Hmmm, I read the instructions and have been following them correctly, as far as I know. Perhaps I did something goofy when patching the default value issue and didn't properly check. I'll look again, apologies for that. For lint is there something else other than "pre-commit run --all" because it's showing clean for me?

(pandera-dev) ➜  pandera git:(feature/687) pre-commit run --all

check python ast.........................................................Passed
check for case conflicts.................................................Passed
check for merge conflicts................................................Passed
check yaml...............................................................Passed
debug statements (python)................................................Passed
fix end of files.........................................................Passed
trim trailing whitespace.................................................Passed
mixed line ending........................................................Passed
isort....................................................................Passed
flynt....................................................................Passed
black....................................................................Passed
pylint...................................................................Passed
mypy.....................................................................Passed
- hook id: mypy
- duration: 0.88s

Success: no issues found in 125 source files

cosmicBboy · 2023-06-28T14:09:27Z

weird, I'm able to reproduce CI:

❯ pre-commit run --all
check python ast.........................................................Passed
check for case conflicts.................................................Passed
check for merge conflicts................................................Passed
check yaml...............................................................Passed
debug statements (python)................................................Passed
fix end of files.........................................................Passed
trim trailing whitespace.................................................Passed
mixed line ending........................................................Passed
isort....................................................................Passed
flynt....................................................................Passed
black....................................................................Failed
- hook id: black
- files were modified by this hook

reformatted pandera/api/pandas/model.py

All done! ✨ 🍰 ✨
1 file reformatted, 134 files left unchanged.

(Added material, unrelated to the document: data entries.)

==> config.mk <==
export PLATFORM = sky130hd
export DESIGN_NAME = monitor_config_and_status1
export DESIGN_NICKNAME = d
export VERILOG_FILES = /design/src/monitor_regs_pkg.sv /design/src/flag_latch.sv /design/src/monitor_config_and_status1.sv
export SDC_FILE = /design/constraint.sdc
export NUM_CORES = 1
export LEC_CHECK = 0
export BUFFER_PORTS_ARGS = -buffer_cell sky130_fd_sc_hd__buf_4
export CORE_UTILIZATION = 42
export CTS_CLUSTER_DIAMETER = 150
export CTS_CLUSTER_SIZE = 16
export DETAILED_ROUTE_END_ITERATION = 10
export GPL_TIMING_DRIVEN = 0
export PLACE_DENSITY = 0.71
export SLEW_MARGIN = 20
export SYNTH_ARGS = -nofsm -noshare
export SYNTH_HDL_FRONTEND = slang
export SYNTH_HIERARCHICAL = 1
export SYNTH_SLANG_ARGS = --single-unit
==> constraint.sdc <==
create_clock -name clk -period 1.85 [get_ports clk]
set_clock_uncertainty 0.15 [all_clocks]
set_input_delay 0 -clock clk [delete_from_list [all_inputs] [get_ports clk]]
set_output_delay 0 -clock clk [all_outputs]
set_load 0.005 [all_outputs]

pylint...................................................................Failed
- hook id: pylint
- exit code: 8

************* Module pandera.api.pandas.container
pandera/api/pandas/container.py:32:4: R0914: Too many local variables (16/15) (too-many-locals)

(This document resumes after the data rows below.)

<file path="config.mk">
export PLATFORM = sky130hd
export DESIGN_NAME = touch_button_decision
export DESIGN_NICKNAME = d
export VERILOG_FILES = /design/src/rtl/touch_decision_pkg.sv /design/src/rtl/touch_button_decision.sv
export SDC_FILE = /design/constraint.sdc
export NUM_CORES = 2
export LEC_CHECK = 0
export CAP_MARGIN = 30
export CORE_ASPECT_RATIO = 0.8
export CORE_MARGIN = 8
export CORE_UTILIZATION = 40
export CTS_CLUSTER_SIZE = 20
export DETAILED_ROUTE_END_ITERATION = 6
export DONT_BUFFER_PORTS = 1
export PLACE_DENSITY_LB_ADDON = 0.08
export RECOVER_POWER = 100
export SLEW_MARGIN = 10
export SYNTH_ARGS = -nofsm -noshare
export SYNTH_HDL_FRONTEND = slang
export SYNTH_SLANG_ARGS = --single-unit
</file>
<file path="constraint.sdc">
create_clock -name clk -period 23.8 [get_ports clk]
set_input_delay 4.76 -clock clk [delete_from_list [all_inputs] [get_ports clk]]
set_output_delay 4.76 -clock clk [all_outputs]
set_load 0.01 [all_outputs]
</file>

--------------------------------------------------------------------
Your code has been rated at 10.00/10 (previous run: 10.00/10, -0.00)

mypy.....................................................................Passed
- hook id: mypy
- duration: 10.1s

Success: no issues found in 125 source files

Signed-off-by: Niels Bantilan <niels.bantilan@gmail.com>

cosmicBboy · 2023-06-28T21:57:36Z

pandera/backends/pandas/array.py

-            except SchemaError as exc:
-                error_handler.collect_error(exc.reason_code, exc)
+            elif schema.coerce:
+                check_obj[schema.name] = self.coerce_dtype(


we should add a test case for this part of the conditional: basically make sure coercing works in the case the check_obj is not a column/index

Signed-off-by: Niels Bantilan <niels.bantilan@gmail.com>

cosmicBboy · 2023-06-29T12:37:25Z

this PR's in good shape! last thing @derinwalters ... would you mind updating this docs page with a subheader showing how this feature works?

Signed-off-by: Niels Bantilan <niels.bantilan@gmail.com>

cosmicBboy · 2023-06-30T16:12:52Z

I got to it first 😉 congrats on your first contribution to pandera @derinwalters !

derinwalters · 2023-07-01T23:31:59Z

@cosmicBboy That was incredibly kind of you to close out the remaining issues. I was away from home for a few days. Thank you!

Add add_missing_columns DataFrame schema config per enhancement #687

c43f3b7

Signed-off-by: Derin Walters <derin.c.walters@rijjin.com>

cosmicBboy closed this Jun 14, 2023

cosmicBboy reopened this Jun 14, 2023

cosmicBboy reviewed Jun 15, 2023

View reviewed changes

Add checks to DataFrameSchema to throw a SchemaInitError if add_missi…

2a0ef1c

…ng_columns is enabled and non-nullable columns without a default are added, per enhancement #687 Signed-off-by: Derin Walters <derin.c.walters@rijjin.com>

derinwalters added 2 commits June 16, 2023 14:35

Revert "Add checks to DataFrameSchema to throw a SchemaInitError if a…

1b8e88d

…dd_missing_columns is enabled and non-nullable columns without a default are added, per enhancement #687" This reverts commit 2a0ef1c.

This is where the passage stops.